Mark’s story of the healing of the leper is short but rich, involving many Markan motifs. It presents the height of Jesus’s rock star status and hints at conflict to come while revealing more of Jesus’s identity.
The leper models insider behavior: he comes into Jesus’s presence with firm faith that Jesus can heal him of his leprosy (1:40). Mark then reveals something about Jesus: he can be moved, and emotionally at that: “Moved with pity, he . . . said to him, ‘I will; be clean’” (1:41).
Mark, above all other evangelists, presents a dynamic Jesus, powerful beyond measure, but also emotional and vulnerable. Not only is he fully God and man, but he also displays a full range of passions and emotions to a degree unusual not only in the Gospels but, indeed, in all ancient literature. He is exhausted (katheudōn) in the boat in Mark 4:38, dead tired like the little dead girl in 5:39 (katheudei). He’s not in control of his healing powers in 5:28–30 when the hemorrhaging woman gets zapped by touching the hem of his garment. Jesus finds the lack of faith he encounters in his hometown of Nazareth disturbing in 6:6. Jesus is disappointed in 8:12, groaning or sighing deeply (anastenazō) at those Pharisees who seek signs. He is indignant in 10:14 when the disciples hinder the little children from coming to him. Jesus displays rank passion and anger in the cleansing of the Temple in 11:15–17. He declares he is ignorant of the time of the End in 13:32. Jesus is overwhelmed with sorrow in Gethsemane (14:34). And Jesus’s death in 15:33–39 portrays a pitiful, pathetic, vulnerable figure whose death in Mark’s Gospel is far from the triumphal image portrayed by John.

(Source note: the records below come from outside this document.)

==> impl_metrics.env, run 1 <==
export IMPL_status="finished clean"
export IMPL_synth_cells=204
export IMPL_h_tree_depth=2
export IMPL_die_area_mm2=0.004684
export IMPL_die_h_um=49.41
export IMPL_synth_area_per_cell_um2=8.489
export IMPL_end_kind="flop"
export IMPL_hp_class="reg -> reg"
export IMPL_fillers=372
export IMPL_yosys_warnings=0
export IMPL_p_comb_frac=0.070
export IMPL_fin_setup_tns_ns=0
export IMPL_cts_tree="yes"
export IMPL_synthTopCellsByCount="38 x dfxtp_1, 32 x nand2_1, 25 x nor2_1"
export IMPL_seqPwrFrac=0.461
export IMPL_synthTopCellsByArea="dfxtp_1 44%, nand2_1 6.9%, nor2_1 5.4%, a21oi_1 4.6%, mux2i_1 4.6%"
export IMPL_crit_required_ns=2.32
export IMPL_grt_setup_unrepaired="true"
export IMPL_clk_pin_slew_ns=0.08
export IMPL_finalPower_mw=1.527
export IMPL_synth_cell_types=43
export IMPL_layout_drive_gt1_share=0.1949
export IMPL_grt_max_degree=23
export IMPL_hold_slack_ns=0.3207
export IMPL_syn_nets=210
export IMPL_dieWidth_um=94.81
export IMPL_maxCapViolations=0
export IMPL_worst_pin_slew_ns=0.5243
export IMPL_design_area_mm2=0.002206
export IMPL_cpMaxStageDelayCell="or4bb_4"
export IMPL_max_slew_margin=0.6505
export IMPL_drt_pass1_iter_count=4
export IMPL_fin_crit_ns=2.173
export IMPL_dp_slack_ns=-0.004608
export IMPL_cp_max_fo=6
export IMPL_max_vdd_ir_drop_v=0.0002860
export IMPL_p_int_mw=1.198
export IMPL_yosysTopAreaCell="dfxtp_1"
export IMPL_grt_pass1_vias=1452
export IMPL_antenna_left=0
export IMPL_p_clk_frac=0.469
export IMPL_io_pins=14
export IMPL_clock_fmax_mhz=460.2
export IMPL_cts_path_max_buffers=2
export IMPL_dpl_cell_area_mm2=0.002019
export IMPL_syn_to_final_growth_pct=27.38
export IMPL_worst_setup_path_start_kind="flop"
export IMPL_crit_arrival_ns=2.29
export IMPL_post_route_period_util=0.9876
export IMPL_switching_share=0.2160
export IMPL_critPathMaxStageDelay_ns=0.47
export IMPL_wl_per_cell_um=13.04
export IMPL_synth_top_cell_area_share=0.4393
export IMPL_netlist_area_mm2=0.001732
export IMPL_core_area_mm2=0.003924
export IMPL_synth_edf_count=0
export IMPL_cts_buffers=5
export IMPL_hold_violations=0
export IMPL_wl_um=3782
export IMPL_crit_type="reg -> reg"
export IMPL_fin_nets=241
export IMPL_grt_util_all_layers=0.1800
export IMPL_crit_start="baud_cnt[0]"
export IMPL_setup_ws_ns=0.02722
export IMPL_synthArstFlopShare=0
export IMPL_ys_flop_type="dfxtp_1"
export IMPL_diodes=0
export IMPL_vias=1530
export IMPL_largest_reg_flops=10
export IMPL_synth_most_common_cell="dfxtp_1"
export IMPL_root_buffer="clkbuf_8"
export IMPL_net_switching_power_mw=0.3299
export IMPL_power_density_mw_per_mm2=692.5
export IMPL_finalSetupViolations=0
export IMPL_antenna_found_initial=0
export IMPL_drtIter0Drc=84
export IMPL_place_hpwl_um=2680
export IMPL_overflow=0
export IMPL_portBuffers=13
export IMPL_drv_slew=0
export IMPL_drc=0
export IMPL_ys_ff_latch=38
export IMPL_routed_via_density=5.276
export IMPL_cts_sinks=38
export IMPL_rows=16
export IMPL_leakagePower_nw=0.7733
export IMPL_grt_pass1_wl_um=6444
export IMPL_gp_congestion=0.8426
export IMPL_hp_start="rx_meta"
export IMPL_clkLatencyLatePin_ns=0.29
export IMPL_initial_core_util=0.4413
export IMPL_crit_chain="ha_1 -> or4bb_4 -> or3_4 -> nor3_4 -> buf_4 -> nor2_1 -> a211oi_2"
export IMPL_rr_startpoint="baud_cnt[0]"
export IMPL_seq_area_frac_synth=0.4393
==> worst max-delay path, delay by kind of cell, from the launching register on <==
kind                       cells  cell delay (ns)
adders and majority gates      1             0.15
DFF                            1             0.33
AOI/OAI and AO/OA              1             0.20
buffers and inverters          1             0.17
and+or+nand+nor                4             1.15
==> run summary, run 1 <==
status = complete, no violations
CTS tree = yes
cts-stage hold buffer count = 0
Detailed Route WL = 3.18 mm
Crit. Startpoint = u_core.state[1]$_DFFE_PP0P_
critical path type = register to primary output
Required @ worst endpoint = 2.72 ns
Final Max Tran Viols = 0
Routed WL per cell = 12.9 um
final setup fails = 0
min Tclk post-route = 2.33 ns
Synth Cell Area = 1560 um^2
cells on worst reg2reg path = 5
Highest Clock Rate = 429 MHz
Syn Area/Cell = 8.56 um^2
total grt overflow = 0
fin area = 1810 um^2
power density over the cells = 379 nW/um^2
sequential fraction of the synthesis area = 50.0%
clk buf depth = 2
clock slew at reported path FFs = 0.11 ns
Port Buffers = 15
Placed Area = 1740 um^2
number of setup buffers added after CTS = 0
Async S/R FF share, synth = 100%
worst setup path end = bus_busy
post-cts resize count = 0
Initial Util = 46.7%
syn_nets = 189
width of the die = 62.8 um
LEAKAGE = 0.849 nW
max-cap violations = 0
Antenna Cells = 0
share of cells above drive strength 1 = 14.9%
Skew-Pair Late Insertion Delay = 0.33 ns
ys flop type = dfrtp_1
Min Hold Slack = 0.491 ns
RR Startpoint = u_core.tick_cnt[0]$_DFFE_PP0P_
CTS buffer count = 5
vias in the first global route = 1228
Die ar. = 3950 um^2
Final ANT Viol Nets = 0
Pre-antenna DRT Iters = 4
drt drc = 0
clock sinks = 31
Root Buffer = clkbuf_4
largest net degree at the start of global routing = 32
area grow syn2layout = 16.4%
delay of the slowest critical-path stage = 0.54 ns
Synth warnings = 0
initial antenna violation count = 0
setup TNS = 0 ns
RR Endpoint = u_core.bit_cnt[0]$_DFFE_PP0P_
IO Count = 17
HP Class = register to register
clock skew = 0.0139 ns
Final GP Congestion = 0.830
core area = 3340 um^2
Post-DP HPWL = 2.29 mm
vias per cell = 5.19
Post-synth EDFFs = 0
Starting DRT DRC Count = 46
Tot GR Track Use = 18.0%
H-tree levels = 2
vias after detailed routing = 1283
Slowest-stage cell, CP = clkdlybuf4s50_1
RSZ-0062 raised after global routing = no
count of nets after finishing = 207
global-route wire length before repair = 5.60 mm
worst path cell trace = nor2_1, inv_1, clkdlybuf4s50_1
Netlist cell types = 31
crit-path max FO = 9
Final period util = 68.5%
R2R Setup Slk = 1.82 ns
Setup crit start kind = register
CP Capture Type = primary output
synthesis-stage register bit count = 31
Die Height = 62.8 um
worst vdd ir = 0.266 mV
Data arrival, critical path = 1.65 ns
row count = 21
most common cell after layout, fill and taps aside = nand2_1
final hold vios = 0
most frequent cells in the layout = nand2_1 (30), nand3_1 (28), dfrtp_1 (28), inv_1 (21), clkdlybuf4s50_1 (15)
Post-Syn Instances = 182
**src/rtl/mem_access_ctrl_if.sv**
```systemverilog
`default_nettype none
// ============================================================================
// Module      : mem_access_ctrl_if
// Description : Request/acknowledge bus between the MEM-stage controller and
//               a variable-latency data memory.
//               master modport : controller side (drives request fields)
//               slave modport  : memory side (drives ack and read data)
//               Signals: mem_req, mem_we, mem_be[3:0], mem_addr[ADDR_W-1:0],
//                        mem_wdata[31:0], mem_ack, mem_rdata[31:0]
// Revision    : 1.0 - initial release
// ============================================================================
interface mem_access_ctrl_if #(
    parameter int ADDR_W = 32
);
    logic              mem_req;
    logic              mem_we;
    logic [3:0]        mem_be;
    logic [ADDR_W-1:0] mem_addr;
    logic [31:0]       mem_wdata;
    logic              mem_ack;
    logic [31:0]       mem_rdata;

    modport master (
        output mem_req,
        output mem_we,
        output mem_be,
        output mem_addr,
        output mem_wdata,
        input  mem_ack,
        input  mem_rdata
    );

    modport slave (
        input  mem_req,
        input  mem_we,
        input  mem_be,
        input  mem_addr,
        input  mem_wdata,
        output mem_ack,
        output mem_rdata
    );
endinterface
`default_nettype wire

```
**src/rtl/mem_access_ctrl.sv**
```systemverilog
`default_nettype none
// ============================================================================
// Module      : mem_access_ctrl
// Description : RV32I MEM-stage load/store controller. Aligns store data and
//               byte enables to the word address, issues one request per
//               access over a req/ack handshake, stalls the pipeline while the
//               access is outstanding, and extends the returned load word.
//               Also counts completed accesses and stall cycles.
// Ports       : clk, rst_n (sync, active-low)
//               load_type_MEM[2:0], cache_write_en_MEM[3:0], addr_MEM,
//               store_data_MEM[31:0], bubbleM            - pipeline inputs
//               bus (mem_access_ctrl_if.master)           - memory handshake
//               stall_mem, misaligned, load_data_MEM[31:0] - pipeline outputs
//               access_cnt[31:0], stall_cnt[31:0]          - perf counters
// Revision    : 1.0 - initial release
// ============================================================================
module mem_access_ctrl #(
    parameter int ADDR_W = 32
) (
    input  wire logic              clk,
    input  wire logic              rst_n,
    input  wire logic [2:0]        load_type_MEM,
    input  wire logic [3:0]        cache_write_en_MEM,
    input  wire logic [ADDR_W-1:0] addr_MEM,
    input  wire logic [31:0]       store_data_MEM,
    input  wire logic              bubbleM,
    mem_access_ctrl_if.master      bus,
    output logic                   stall_mem,
    output logic                   misaligned,
    output logic [31:0]            load_data_MEM,
    output logic [31:0]            access_cnt,
    output logic [31:0]            stall_cnt
);

    localparam logic [1:0] S_IDLE = 2'd0;
    localparam logic [1:0] S_BUSY = 2'd1;
    localparam logic [1:0] S_DONE = 2'd2;

    localparam logic [2:0] c_LT_LB  = 3'd1;
    localparam logic [2:0] c_LT_LH  = 3'd2;
    localparam logic [2:0] c_LT_LW  = 3'd3;
    localparam logic [2:0] c_LT_LBU = 3'd4;
    localparam logic [2:0] c_LT_LHU = 3'd5;

    logic [1:0]  r_state;
    logic [31:0] r_rdata_q;
    logic [1:0]  r_off_q;
    logic [31:0] r_access_cnt;
    logic [31:0] r_stall_cnt;

    logic        w_is_load;
    logic        w_is_store;
    logic        w_access;
    logic [1:0]  w_off;
    logic [6:0]  w_be7;
    logic [31:0] w_wdata;
    logic        w_mis_raw;
    logic        w_misaligned;
    logic        w_stall;
    logic [31:0] w_rshift;
    logic [15:0] w_half;

    // ------------------------------------------------------------------
    // Access decode and alignment
    // ------------------------------------------------------------------
    assign w_is_load  = (load_type_MEM >= c_LT_LB) && (load_type_MEM <= c_LT_LHU);
    assign w_is_store = (cache_write_en_MEM != 4'b0000) && !w_is_load;
    assign w_access   = w_is_load || w_is_store;
    assign w_off      = addr_MEM[1:0];

    // Enables are shifted 7 bits wide so bytes pushed past lane 3 remain
    // visible for the misalignment check instead of being lost.
    assign w_be7   = {3'b000, cache_write_en_MEM} << w_off;
    assign w_wdata = store_data_MEM << {w_off, 3'b000};

    always_comb begin
        w_mis_raw = 1'b0;
        if (w_is_store) begin
            w_mis_raw = (w_be7[6:4] != 3'b000);
        end else begin
            case (load_type_MEM)
                c_LT_LH, c_LT_LHU: w_mis_raw = (w_off == 2'd3);
                c_LT_LW:           w_mis_raw = (w_off != 2'd0);
                default:           w_mis_raw = 1'b0;
            endcase
        end
    end

    assign w_misaligned = (r_state == S_IDLE) && w_access && w_mis_raw;
    assign w_stall      = ((r_state == S_IDLE) && w_access && !w_mis_raw) ||
                          (r_state == S_BUSY);

    assign misaligned = w_misaligned;
    assign stall_mem  = w_stall;
    assign access_cnt = r_access_cnt;
    assign stall_cnt  = r_stall_cnt;

    // ------------------------------------------------------------------
    // Load extension from the captured word and offset
    // ------------------------------------------------------------------
    assign w_rshift = r_rdata_q >> {r_off_q, 3'b000};
    assign w_half   = r_off_q[1] ? r_rdata_q[31:16] : r_rdata_q[15:0];

    always_comb begin
        load_data_MEM = 32'd0;
        // A misaligned instruction never reached memory, so any captured
        // word belongs to an older access and must not leak through.
        if (!w_misaligned) begin
            case (load_type_MEM)
                c_LT_LB:  load_data_MEM = {{24{w_rshift[7]}}, w_rshift[7:0]};
                c_LT_LBU: load_data_MEM = {24'd0, w_rshift[7:0]};
                c_LT_LH:  load_data_MEM = {{16{w_half[15]}}, w_half};
                c_LT_LHU: load_data_MEM = {16'd0, w_half};
                c_LT_LW:  load_data_MEM = r_rdata_q;
                default:  load_data_MEM = 32'd0;
            endcase
        end
    end

    // ------------------------------------------------------------------
    // Handshake FSM, request registers and counters
    // ------------------------------------------------------------------
    always_ff @(posedge clk) begin
        if (!rst_n) begin
            r_state       <= S_IDLE;
            bus.mem_req   <= 1'b0;
            bus.mem_we    <= 1'b0;
            bus.mem_be    <= 4'b0000;
            bus.mem_addr  <= '0;
            bus.mem_wdata <= 32'd0;
            r_rdata_q     <= 32'd0;
            r_off_q       <= 2'd0;
            r_access_cnt  <= 32'd0;
            r_stall_cnt   <= 32'd0;
        end else begin
            if (w_stall) begin
                r_stall_cnt <= r_stall_cnt + 32'd1;
            end
            case (r_state)
                S_IDLE: begin
                    // A stray ack here belongs to an abandoned request.
                    if (w_access && !w_mis_raw) begin
                        bus.mem_req   <= 1'b1;
                        bus.mem_we    <= w_is_store;
                        bus.mem_be    <= w_be7[3:0];
                        bus.mem_addr  <= {addr_MEM[ADDR_W-1:2], 2'b00};
                        bus.mem_wdata <= w_wdata;
                        r_state       <= S_BUSY;
                    end
                end
                S_BUSY: begin
                    if (bus.mem_ack) begin
                        bus.mem_req  <= 1'b0;
                        // The issued direction is authoritative for whether
                        // this access returns data.
                        if (!bus.mem_we) begin
                            r_rdata_q <= bus.mem_rdata;
                            r_off_q   <= w_off;
                        end
                        r_access_cnt <= r_access_cnt + 32'd1;
                        r_state      <= S_DONE;
                    end
                end
                S_DONE: begin
                    // Holding here rather than in IDLE prevents the held
                    // instruction from being issued a second time.
                    if (!bubbleM) begin
                        r_state <= S_IDLE;
                    end
                end
                default: r_state <= S_IDLE;
            endcase
        end
    end

endmodule
`default_nettype wire

```
**src/flat_wrapper.sv**
```systemverilog
// flat-port wrapper written by rule: the top's interface ports become plain ports
module mem_access_ctrl_flat 
#(
    parameter int ADDR_W = 32
)
  (clk, rst_n, load_type_MEM, cache_write_en_MEM, addr_MEM, store_data_MEM, bubbleM, stall_mem, misaligned, load_data_MEM, access_cnt, stall_cnt, bus_mem_req, bus_mem_we, bus_mem_be, bus_mem_addr, bus_mem_wdata, bus_mem_ack, bus_mem_rdata);
  mem_access_ctrl_if #(.ADDR_W(ADDR_W)) bus_i ();
  input  wire logic clk;
  input  wire logic rst_n;
  input  wire logic [2:0] load_type_MEM;
  input  wire logic [3:0] cache_write_en_MEM;
  input  wire logic [ADDR_W-1:0] addr_MEM;
  input  wire logic [31:0] store_data_MEM;
  input  wire logic bubbleM;
  output logic stall_mem;
  output logic misaligned;
  output logic [31:0] load_data_MEM;
  output logic [31:0] access_cnt;
  output logic [31:0] stall_cnt;
  output wire logic [$bits(bus_i.mem_req)-1:0] bus_mem_req;
  output wire logic [$bits(bus_i.mem_we)-1:0] bus_mem_we;
  output wire logic [$bits(bus_i.mem_be)-1:0] bus_mem_be;
  output wire logic [$bits(bus_i.mem_addr)-1:0] bus_mem_addr;
  output wire logic [$bits(bus_i.mem_wdata)-1:0] bus_mem_wdata;
  input wire logic [$bits(bus_i.mem_ack)-1:0] bus_mem_ack;
  input wire logic [$bits(bus_i.mem_rdata)-1:0] bus_mem_rdata;
  assign bus_mem_req = bus_i.mem_req;
  assign bus_mem_we = bus_i.mem_we;
  assign bus_mem_be = bus_i.mem_be;
  assign bus_mem_addr = bus_i.mem_addr;
  assign bus_mem_wdata = bus_i.mem_wdata;
  assign bus_i.mem_ack = bus_mem_ack;
  assign bus_i.mem_rdata = bus_mem_rdata;
  mem_access_ctrl #(.ADDR_W(ADDR_W)) u_core (.clk(clk), .rst_n(rst_n), .load_type_MEM(load_type_MEM), .cache_write_en_MEM(cache_write_en_MEM), .addr_MEM(addr_MEM), .store_data_MEM(store_data_MEM), .bubbleM(bubbleM), .bus(bus_i), .stall_mem(stall_mem), .misaligned(misaligned), .load_data_MEM(load_data_MEM), .access_cnt(access_cnt), .stall_cnt(stall_cnt));
endmodule
```
**config.mk**
```make
export PLATFORM = sky130hd
export DESIGN_NAME = mem_access_ctrl_flat
export DESIGN_NICKNAME = d
export VERILOG_FILES = /design/src/rtl/mem_access_ctrl_if.sv /design/src/rtl/mem_access_ctrl.sv /design/src/flat_wrapper.sv
export SDC_FILE = /design/constraint.sdc
export NUM_CORES = 1
export LEC_CHECK = 0
export CORE_AREA = 2 2 145 147
export CTS_CLUSTER_SIZE = 12
export DETAILED_ROUTE_END_ITERATION = 6
export DIE_AREA = 0 0 147 149
export PLACE_DENSITY = 0.8
export SYNTH_ARGS = -nofsm -noshare
export SYNTH_HDL_FRONTEND = slang
export SYNTH_SLANG_ARGS = --single-unit
```
**constraint.sdc**
```tcl
create_clock -name clk -period 2 [get_ports clk]
set_input_delay 0.2 -clock clk [delete_from_list [all_inputs] [get_ports clk]]
set_output_delay 0.2 -clock clk [all_outputs]
set_load 0.01 [all_outputs]
```
# Word level (Yosys, flattened, before mapping)
# Index checks and enable logic that the tools add are counted.
# totals
input_bits	107
output_inout_bits	168
word_cells	62
ff_bits	168
# classes
n_lt_le_gt_ge	2
add_sub_neg	2
shifts	3
n_eq_ne	11
muxes	12
n_bitwise	1
reduce_logical	21
# ops
operator	n
$pmux 32 s5	1
$add 32x1->32 const B	2
$mux 32	1
$shl 32x5->32	1
$shr 32x5->8	1
$mux 16	1
$reduce_and 3->1	3
$shl 4x2->7	1
$eq 3x2->1 const B	2
$eq 3x3->1 const B	2
$logic_and 1x1->1	6
$mux 2	3
$ne 2x2->1 const B	3
$pmux 2 s3	1
$eq 2x2->1 const B	2
$pmux 1 s2	2
$reduce_and 2->1	2
$reduce_bool 2->1	2
$reduce_bool 4->1	1
$eq 3x1->1 const B	1
$ge 3x1->1 const B	1
$le 3x3->1 const B	1
$mux 1	3
$reduce_bool 3->1	1
6 further kinds	8

# Logic depth before layout (Yosys ltp)
# depth
ltp_word	9
ltp_mapped	10
mapped_depth_nobuf	6

# Worst setup path before layout
# OpenSTA, ideal clock, no wires.
# synth_timing
path_kind	register to output
startpoint	reg u_core.r_off_q[1]
endpoint	out load_data_MEM[21]
arrival_time_ns	1.843
slack_ns	-0.043
required_ns	1.800
n_path_buf	3
path_stages_with_launch	9
path_cell_list	dfxtp_1 -> buf_2 -> mux2_1 -> a21oi_1 -> o21ai_0 -> nand2b_1 -> clkbuf_1 -> clkbuf_1 -> a21oi_1
# synth_between
elab_chain_cells	3
elab_cells_between_ends	4
classes_between	shift: 1; mux: 3
# synth_lines
item	line	text
from (decl)	mem_access_ctrl.sv:47	logic [1:0] r_off_q;
from (signal assigned)	mem_access_ctrl.sv:158	r_off_q <= w_off;
$shr 32x5->8 or $mux 16 (tied branches)	mem_access_ctrl.sv:101, mem_access_ctrl.sv:102	
$pmux 32 s5 (*)	mem_access_ctrl.sv:109	case (load_type_MEM)
$mux 32 (*)	mem_access_ctrl.sv:108	if (!w_misaligned) begin
to (decl)	flat_wrapper.sv:17	output logic [31:0] load_data_MEM;
# Mark *: on every way between the ends. The rest lies on a longest branch, timed or not.

# Worst setup path after layout
# layout_timing
startpoint	reg u_core.r_off_q[1]
endpoint	out load_data_MEM[16]
# The elaborated chain is that of the path after synthesis.

==> run metrics <==
status complete, but fails checks; failing checks negative setup slack; Final Hold Fails 0; largest area contributor in the netlist dfxtp_1; Core Util, Final 60.44%; die area 21900 µm²; Post-DRT Antenna Nets 0; vias in the first global route 8016; CP max stage cell dfxtp_2; initial antenna violation count 4; layout cells sized above 1 19.08%; DR WL/cell ~16 µm; min cycle time layout 2362 ps; setup TNS -8811 ps; maximum vdd drop 0.5472 mV; largest net degree at the start of global routing ~120; Cells after DPL about 1600; Synth Cell Area 8015 µm²; Max-cap violations 0; router iterations before antenna repair 6; Detailed Place HPWL 18190 µm; Via density 5.259; crit-path cells buf_6, mux2i_1, nor2_1, a21oi_2, buf_4, buf_4, o21ai_4, nand2b_4, buf_6, a21oi_2, buf_2; filler-free cell count of the finished design 1631; WP data arrival 2160 ps; Setup violations, final 32; Max Buffers Root-to-Sink 2; Post-synth EDFFs 0; Die Height 149 µm; most frequent cell after synthesis nand2_1; Synth Instances 1016; Clk Latency, worst-skew pair roughly 440 ps; skew final between 20 and 30 ps; Place WS -706.8 ps; Post-synth ARST share 0%; yosys warns 0; class of the worst hold path input port to flop; aggregate global-route resource usage 23.08%; fin. max-slew vios 0; Clock Tree Root clkbuf_16; Synth Flop Type dfxtp_1; first-pass GRT wire length 41000 µm; Initial DRC Count 537; Yosys reg bits 168; P per Cell Area 693.1 nW/µm²; Worst slew margin 50.20%; Initial Util 38.99%; Worst-Margin Slew 745.4 ps; cell area after placement approximately 12000 µm²; Layout area overhead 55.03%; Final Cell Area 12430 µm²; Crit path required time 1800 ps; largest fanout on the critical path 6; register area 3366 µm²; number of fill cells approximately 1800; worst setup margin -361.8 ps; die width 147 µm; nets 1448; leakage power 4.646 nW; largest cells by area after synthesis dfxtp_1 (42%), nand2_1 (8.1%), nand3_1 (6.6%); core region area 20560 µm²; synth cell count leaders nand2_1 (173), dfxtp_1 (168), nand3_1 (105); RSZ-0062 raised after global routing yes; sequential cell area fraction in the yosys report 41.96%; site row count 53; Port Buffers 272; Tot Pwr between 8 and 9 mW; crit end category output pin; Clock transition at path regs 60 ps; Routed WL 26090 µm; Num CTS Buffers 17; critical path class flop to output pin; Yosys top cell area share a little over two fifths; GP Congestion 0.9196; num ports 275; grt ovf 0; Tcrit/Tclk final 118.1%; CTS tree yes; crit-path max cell delay roughly 340 ps; hold slack about 160 ps; mean post-synth cell area 7.889 µm²; Synth cell types 59; Residual DRC 0; DR vias 8578; area of the multi-input gates 4521 µm²; f_max around 0.42 GHz; Clock Sinks between 150 and 200; H-tree depth 4; type of origin of the critical path flop
-- kinds of logic (layout without fill, tap and decap cells) --
| kind of cell | after synthesis | in the layout | synth area share, % |
|---|---|---|---|
| AND/OR/NAND/NOR | 444 | 444 | 26.04 |
| flip-flops | 168 | 168 | 41.96 |
| buffers and inverters | 96 | 431 | 5.183 |
| other | 1 | 6 | 0.04679 |
| AO/OA/AOI/OAI | 225 | 225 | 16.75 |
| adder cells (fa/ha/maj) | 3 | 3 | 0.4370 |
| XOR/XNOR | 35 | 35 | 3.824 |
| multiplexers | 44 | 44 | 5.760 |
-- cell type report --
class                   instances  share of cell area [%]
inverters                      15                  0.4632
diodes                          4                 0.08056
flip-flops and latches        168                   27.09
clock buffers                  19                   3.565
well taps                     275                   2.769
clock inverters                13                   1.088
repair buffers                384                   28.57
multi-input cells             753                   36.38
-- cells in the final DEF, fill, tap and decap left out, types with 8 or more instances in the layout --
| cell | netlist | layout |
|---|---|---|
| o31ai_1 | 21 | 21 |
| clkdlybuf4s50_1 | 0 | 228 |
| nor2_1 | 77 | 71 |
| o21ai_0 | 17 | 16 |
| a21oi_2 | 0 | 20 |
| mux2_2 | 16 | 9 |
| nand2_1 | 173 | 173 |
| nand4_1 | 15 | 15 |
| buf_4 | 5 | 91 |
| buf_2 | 17 | 34 |
| nand3_1 | 105 | 103 |
| buf_12 | 0 | 10 |
| a222oi_1 | 8 | 8 |
| dfxtp_1 | 168 | 166 |
| or3_1 | 11 | 10 |
| mux2_4 | 0 | 8 |
| clkbuf_16 | 0 | 17 |
| o41ai_1 | 8 | 8 |
| inv_1 | 12 | 10 |
| mux2i_1 | 27 | 27 |
| or4_1 | 12 | 11 |
| a21oi_1 | 92 | 72 |
| o21ai_1 | 49 | 47 |
| xnor2_1 | 11 | 11 |
| buf_6 | 2 | 11 |
| xor2_1 | 24 | 24 |
-- sequential cells by signal, summed over array words and instances (netlist names) --
| signal | flops |
|---|---|
| u_core.bus.mem_addr | 30 |
| u_core.r_rdata_q | 32 |
| u_core.stall_cnt | 32 |
| u_core.access_cnt | 32 |
| u_core.bus.mem_req | 1 |
| u_core.bus.mem_wdata | 32 |
| u_core.bus.mem_be | 4 |
| u_core.bus.mem_we | 1 |
| u_core.r_state | 2 |
| u_core.r_off_q | 2 |
-- critical path: cells and delay by family (launching register included) --
kind,cells,cell delay [ps]
AND/OR/NAND/NOR,2,240
buffers and inverters,5,690
flip-flops,1,340
multiplexers,1,120
AO/OA/AOI/OAI,3,350
-- final timing paths --
check / from / endpoint / slack (ps) / cells after the start
hold reg to reg: u_core.bus.mem_addr[15] / u_core.bus.mem_addr[15] / 460 / 2
setup / recovery: u_core.r_off_q[1] / load_data_MEM[16] / -360 / 11
hold / removal: cache_write_en_MEM[0] / u_core.bus.mem_be[0] / 160 / 3
setup reg to reg: u_core.stall_cnt[3] / u_core.stall_cnt[21] / 130 / 7
-- metal layers --
metal	global-route usage, %	part of all wire [%]	vias to the layer above	wire, µm
met5	0	0	-	0
li1	-	-	4228	-
met4	8.462	3.1	0	808
met1	28.15	41	3989	10710
met2	38.78	48	310	12550
met3	6.881	7.8	51	2024
-- where the power goes --
| part | total (mW) | internal (mW) | switching [mW] | leakage, nW |
|---|---|---|---|---|
| logic | 1.73 | 0.873 | 0.858 | 3.01 |
| registers | 3.65 | 3.53 | 0.121 | 1.37 |
| clock network | 3.23 | 1.78 | 1.45 | 0.271 |
| total | 8.61 | 6.18 | 2.43 | 4.65 |
-- what timing repair did --
action,CTS,global route
gates resized for setup,196,26
hold buffers,0,0
pin swaps,26,19
setup buffers,6,7
setup endpoints to repair,43,50
cloned,1,0
(Power assumes the default switching activity.)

And so, moved with pity, Jesus cleanses the leper. This is more than a mild rash. Biblical leprosy included several different diseases, some of which, like Hansen’s disease, were disfiguring and even deadly. The leper’s healing isn’t cosmetic. As he did with Peter’s mother-in-law, Jesus here saves someone from creeping death. And like the hemorrhaging woman, who has menstrual impurity, and Jairus’s daughter, the little dead girl, who has corpse impurity, the leper is an outsider. Leviticus 13:45–46 commands lepers to keep their garments torn and heads bare, to live outside the camp, and to cry out “unclean, unclean” should they encounter anyone. Levitical law thus excluded lepers from Temple and synagogue rites and, moreover, effectively cut them off from social contact.
Mark’s Jesus restores such outsiders to full fellowship with Israel’s God not only by healing them of that which excludes them from worship but also by later declaring all foods clean (7:19). Certainly, restoration to the social sphere is important, but the major point isn’t simple inclusion for the sake of tolerance or diversity, a very modern/postmodern read of Jesus’s mission, but restoration to liturgical worship of Almighty God (which is why Jesus the Jew has the leper go to the priest in 1:44), through the person of Jesus himself, on his powerful authority.
Jesus here remains Jewish, committed to restoring creation to God and the sick and sinners to Israel. Hence, he’s quite happy to have the leper return to the Temple and synagogue and, so, commands him to offer what Moses commanded for the cleansing of leprosy. As in Matthew and Luke, the break comes later, when Jewish resistance to the Jew Jesus leads him to form a remnant community within Israel, which will later include Gentiles.
Why does Jesus command the leper to secrecy? First, although Jesus has healed many, many people, in sending the leper to the priest, there’s a new element of risk involved: the healing may arouse unhelpful messianic expectation. Jesus has come to save his people by dying for them as a new Isaac (see Mark 1:11), not by killing for them, which is what most Jews expected the Christ to do.
Second, it sets up the irony at the end of the story, when the women are commanded to speak and remain silent. The leper here is commanded to remain silent but speaks, and Mark describes his speaking in evangelical terms: he began to “preach” (kērussō) and spread “the word” (ton logon, 1:45). Third, the leper’s disobedience might make him miss Jesus’s true identity: the sacrifice for cleansing from leprosy in Leviticus 14:3–7 involves taking two birds, slaughtering one, smearing its blood on the other, and setting that other free, much like Jesus’s blood sets free those who participate in his Body and Blood, his Eucharist (14:22–25). Obedience leads to understanding, and understanding involves knowing Jesus’s true identity and mission.
Thanks to the leper’s preaching, Jesus’s popularity soars, and even when he hides in the country, people come to him from everywhere (1:45). The first chapter, then, presents Jesus Christ Superstar. But in what follows, Jesus’s popularity will sour.
 Acts follows the same pattern: Jewish resistance to the early Church, which was exclusively Jewish in Acts 1–7, leads to the inclusion of Gentiles (Acts 8 and 10 and following).